Subject Area Early Modern History
Term since 2018
Project identifier Deutsche Forschungsgemeinschaft (DFG) - Project number 405626232
 
Indebted to a cultural approach to diplomatic history, the project examines, from a transcultural perspective, the various forms, functions, and politico-legal semantics of objects in diplomatic interactions between representatives of early modern political entities that were perceived as highly different by the contemporaries. The two sub-projects investigate the material setting of and object use in the diplomatic interaction between the Ottoman Empire and the Habsburg Empire (1716-1776) and that of Native Americans, Great Britain, and France in colonial North America (1713-1763).

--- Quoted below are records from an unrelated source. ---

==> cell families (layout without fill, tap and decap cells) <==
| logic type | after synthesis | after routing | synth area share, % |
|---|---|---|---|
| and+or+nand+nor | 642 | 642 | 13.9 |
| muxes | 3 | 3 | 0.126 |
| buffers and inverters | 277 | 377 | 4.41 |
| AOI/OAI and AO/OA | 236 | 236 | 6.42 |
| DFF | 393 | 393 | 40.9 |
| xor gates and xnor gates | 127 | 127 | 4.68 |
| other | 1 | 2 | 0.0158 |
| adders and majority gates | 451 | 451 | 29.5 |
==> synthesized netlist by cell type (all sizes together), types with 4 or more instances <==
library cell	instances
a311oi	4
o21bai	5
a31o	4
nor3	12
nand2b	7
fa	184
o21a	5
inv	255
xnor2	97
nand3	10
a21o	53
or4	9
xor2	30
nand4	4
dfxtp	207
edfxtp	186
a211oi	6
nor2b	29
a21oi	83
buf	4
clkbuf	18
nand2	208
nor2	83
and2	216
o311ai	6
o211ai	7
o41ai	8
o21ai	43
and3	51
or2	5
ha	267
--- src/source/camera_pkg.sv ---
// camera geometry package
// sizes of the VGA luminance plane delivered by the sensor and of the
// blocks that the frame is reduced to
package camera_pkg;

    // one sensor byte
    localparam int PIXEL_BITS = 8;

    // luminance plane of one VGA frame
    localparam int ACTIVE_SAMPLES = 640;
    localparam int ACTIVE_LINES   = 480;

    // block grid of 16 blocks across and 16 block rows down
    localparam int BLOCK_COLS  = 16;
    localparam int BLOCK_WIDTH = 40;
    localparam int BLOCK_LINES = 30;

    // 1200 samples of 8 bits fit easily in 20 bits
    localparam int SUM_BITS = 20;

    // block byte is sum[17:10] or roughly sum / 1024
    localparam int AVG_LSB = 10;

    // block column number
    typedef logic [3:0] block_index_t;

endpackage

--- src/source/camera_capture.sv ---
// camera capture sequencer
// follows vsync and href of the sensor, keeps every other byte of a line
// (the Y byte comes first) and tags each sample with its block column;
// pulses block_row_end after every 30th line and raises frame_done once
// the last block row has been flushed
module camera_capture
    import camera_pkg::*;
(
    input  logic                  clk,
    input  logic                  reset,
    input  logic                  vsync,
    input  logic                  href,
    input  logic [PIXEL_BITS-1:0] pix_data,
    output logic                  sample_valid,
    output logic [PIXEL_BITS-1:0] sample_data,
    output block_index_t          block_col,
    output logic                  block_row_end,
    output logic                  frame_done
);

    typedef enum logic [3:0] {
        S_VS_HIGH,
        S_VS_LOW,
        S_WAIT_FIRST,
        S_READ,
        S_LINE_END,
        S_WAIT_HREF,
        S_ROW_FLUSH,
        S_LAST_FLUSH,
        S_DONE
    } state_t;

    typedef logic [$clog2(ACTIVE_SAMPLES+1)-1:0] sample_count_t;
    typedef logic [$clog2(BLOCK_WIDTH)-1:0]      block_phase_t;
    typedef logic [$clog2(ACTIVE_LINES+1)-1:0]   line_count_t;
    typedef logic [$clog2(BLOCK_LINES)-1:0]      block_line_t;

    state_t        state;
    state_t        next_state;
    logic          in_line;
    logic          take_y;
    logic          chroma_next;
    sample_count_t sample_count;
    block_phase_t  block_phase;
    block_index_t  col_count;
    line_count_t   line_count;
    block_line_t   block_line;

    always_comb begin
        next_state = state;
        case (state)
            S_VS_HIGH:    if (vsync) next_state = S_VS_LOW;
            S_VS_LOW:     if (!vsync) next_state = S_WAIT_FIRST;
            S_WAIT_FIRST: if (href) next_state = S_READ;
            S_READ:       if (!href) next_state = S_LINE_END;
            S_LINE_END: begin
                // line_count already holds the finished line
                if (line_count == line_count_t'(ACTIVE_LINES))
                    next_state = S_LAST_FLUSH;
                else if (block_line == '0)
                    next_state = S_ROW_FLUSH;
                else
                    next_state = S_WAIT_HREF;
            end
            S_WAIT_HREF:  if (href) next_state = S_READ;
            S_ROW_FLUSH:  next_state = S_WAIT_HREF;
            S_LAST_FLUSH: next_state = S_DONE;
            S_DONE:       next_state = S_DONE;
            default:      next_state = S_VS_HIGH;
        endcase
    end

    // bytes are taken in any state between lines too, so a short href gap
    // never loses the first byte of a line
    assign in_line = (state == S_WAIT_FIRST) || (state == S_READ) ||
                     (state == S_LINE_END) || (state == S_WAIT_HREF) ||
                     (state == S_ROW_FLUSH);
    assign take_y = in_line && href && !chroma_next &&
                    (sample_count < sample_count_t'(ACTIVE_SAMPLES));
    assign block_row_end = (state == S_ROW_FLUSH) || (state == S_LAST_FLUSH);

    always_ff @(posedge clk or posedge reset) begin
        if (reset) begin
            state      <= S_VS_HIGH;
            line_count <= '0;
            block_line <= '0;
            frame_done <= 1'b0;
        end else begin
            state <= next_state;
            // one cycle late so the frame buffer has taken the last row
            frame_done <= (state == S_DONE);
            if (state == S_VS_HIGH || state == S_VS_LOW || state == S_WAIT_FIRST) begin
                line_count <= '0;
                block_line <= '0;
            end else if (state == S_READ && !href) begin
                line_count <= line_count + 1'b1;
                if (block_line == block_line_t'(BLOCK_LINES - 1))
                    block_line <= '0;
                else
                    block_line <= block_line + 1'b1;
            end
        end
    end

    // Y/chroma toggle and position within the line
    always_ff @(posedge clk or posedge reset) begin
        if (reset) begin
            sample_valid <= 1'b0;
            chroma_next  <= 1'b0;
            sample_count <= '0;
            block_phase  <= '0;
            col_count    <= '0;
        end else begin
            sample_valid <= take_y;
            if (!(in_line && href)) begin
                chroma_next  <= 1'b0;
                sample_count <= '0;
                block_phase  <= '0;
                col_count    <= '0;
            end else begin
                chroma_next <= ~chroma_next;
                if (take_y) begin
                    sample_count <= sample_count + 1'b1;
                    if (block_phase == block_phase_t'(BLOCK_WIDTH - 1)) begin
                        block_phase <= '0;
                        col_count   <= col_count + 1'b1;
                    end else begin
                        block_phase <= block_phase + 1'b1;
                    end
                end
            end
        end
    end

    always_ff @(posedge clk) begin
        if (take_y) begin
            sample_data <= pix_data;
            block_col   <= col_count;
        end
    end

endmodule
[config.mk]
export PLATFORM = sky130hd
export DESIGN_NAME = block_accumulators
export DESIGN_NICKNAME = d
export VERILOG_FILES = /design/src/source/camera_pkg.sv /design/src/source/frame_pkg.sv /design/src/source/block_accumulators.sv
export SDC_FILE = /design/constraint.sdc
export NUM_CORES = 1
export LEC_CHECK = 0
export BUFFER_PORTS_ARGS = -buffer_cell sky130_fd_sc_hd__buf_2
export CAP_MARGIN = 10
export CELL_PAD_IN_SITES_DETAIL_PLACEMENT = 1
export CELL_PAD_IN_SITES_GLOBAL_PLACEMENT = 2
export CORE_ASPECT_RATIO = 1.4
export CORE_MARGIN = 2
export CORE_UTILIZATION = 41
export CTS_CLUSTER_DIAMETER = 40
export CTS_CLUSTER_SIZE = 12
export DETAILED_ROUTE_END_ITERATION = 7
export PLACE_DENSITY_LB_ADDON = 0.2
export SLEW_MARGIN = 20
export SYNTH_ARGS = -nofsm -noshare
export SYNTH_HDL_FRONTEND = slang
export SYNTH_SLANG_ARGS = --single-unit
[constraint.sdc]
create_clock -name clk -period 11.3 [get_ports clk]
set_input_delay 0.565 -clock clk [delete_from_list [all_inputs] [get_ports clk]]
set_output_delay 0.565 -clock clk [all_outputs]
set_load 0.02 [all_outputs]
[src/source/camera_pkg.sv]
// camera geometry package
// sizes of the VGA luminance plane delivered by the sensor and of the
// blocks that the frame is reduced to
package camera_pkg;

    // one sensor byte
    localparam int PIXEL_BITS = 8;

    // luminance plane of one VGA frame
    localparam int ACTIVE_SAMPLES = 640;
    localparam int ACTIVE_LINES   = 480;

    // block grid of 16 blocks across and 16 block rows down
    localparam int BLOCK_COLS  = 16;
    localparam int BLOCK_WIDTH = 40;
    localparam int BLOCK_LINES = 30;

    // 1200 samples of 8 bits fit easily in 20 bits
    localparam int SUM_BITS = 20;

    // block byte is sum[17:10] or roughly sum / 1024
    localparam int AVG_LSB = 10;

    // block column number
    typedef logic [3:0] block_index_t;

endpackage

[src/source/frame_pkg.sv]
// frame buffer layout package
// a decimated frame is 16 block rows of 16 bytes each; the same 2048 bits
// are seen either as rows (for shifting in) or as one flat word (for the
// serial readout)
package frame_pkg;

    localparam int FRAME_ROWS = 16;
    localparam int FRAME_BITS = 2048;
    localparam int ROW_BITS   = 128;

    // one block row, block 0 in the lowest byte
    typedef logic [ROW_BITS-1:0] row_t;

    // row 15 is the newest row and sits in the highest bits,
    // so the flat view reads out the last block row first
    typedef union packed {
        logic [FRAME_BITS-1:0] bits;
        row_t [FRAME_ROWS-1:0] rows;
    } frame_t;

endpackage

[src/source/block_accumulators.sv]
// block accumulators
// sums the luminance samples of each of the 16 blocks in the current
// block row; on block_row_end the scaled bytes are latched as one row,
// row_valid pulses and every sum starts again from zero
module block_accumulators
    import camera_pkg::*;
    import frame_pkg::*;
(
    input  logic                  clk,
    input  logic                  reset,
    input  logic                  sample_valid,
    input  logic [PIXEL_BITS-1:0] sample_data,
    input  block_index_t          block_col,
    input  logic                  block_row_end,
    output row_t                  row_bytes,
    output logic                  row_valid
);

    logic [SUM_BITS-1:0] sums [BLOCK_COLS];
    logic [SUM_BITS-1:0] sample_ext;

    assign sample_ext = {{(SUM_BITS - PIXEL_BITS){1'b0}}, sample_data};

    always_ff @(posedge clk or posedge reset) begin
        if (reset) begin
            row_valid <= 1'b0;
            for (int i = 0; i < BLOCK_COLS; i++)
                sums[i] <= '0;
        end else begin
            row_valid <= block_row_end;
            for (int i = 0; i < BLOCK_COLS; i++) begin
                if (block_row_end)
                    sums[i] <= (sample_valid && block_col == block_index_t'(i)) ?
                               sample_ext : '0;
                else if (sample_valid && block_col == block_index_t'(i))
                    sums[i] <= sums[i] + sample_ext;
            end
        end
    end

    // bits above the slice are dropped, so a bright block wraps
    always_ff @(posedge clk) begin
        if (block_row_end) begin
            for (int i = 0; i < BLOCK_COLS; i++)
                row_bytes[i*PIXEL_BITS +: PIXEL_BITS] <= sums[i][AVG_LSB +: PIXEL_BITS];
        end
    end

endmodule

Spanning the time from the end of the War of the Spanish Succession to the mid-1770s, the project moves in a period that, on the one hand, witnessed the formation of modern diplomacy's set of rules in the context of emerging international systems. On the other hand, it was a time, in which the process of European expansion brought European diplomatic actors increasingly into contact with non-European cultures with their own concepts of statehood, legal systems and rationales of object use.The project draws on methods of Material Culture Studies and applies them to the fields of diplomacy, foreign policy, and international law in the early modern period. Thus, artifacts that were used in the course of transcultural diplomatic negotiations will be analyzed in terms of their complex materiality, their multi-functionality, their material worth, their practical uses, their quality as a resource of cultural meaning as well as in their role as agents of political and social relations. Taking the various manifestations of material culture as point of departure, the project aims for source-based pilot studies scrutinizing the manifold manifestations of early modern diplomacy, which, systematically and from a comparative perspective analyze the complex interplay of concepts of rulership, operational political interests (concrete policy aims in a specific context of negotiations), and the usage of special kinds of artifacts (clothing, jewelry, weapons, food, gifts, decorations, etc.). In sum, the project offers not only a profound understanding of individual cases of diplomatic of negotiations in different regional and transcultural contexts; it also bears the chance of critically assessing widely accepted theses about the rationalization, bureaucratization, regulation, 'Westernization,' and globalization of diplomacy in the early modern period.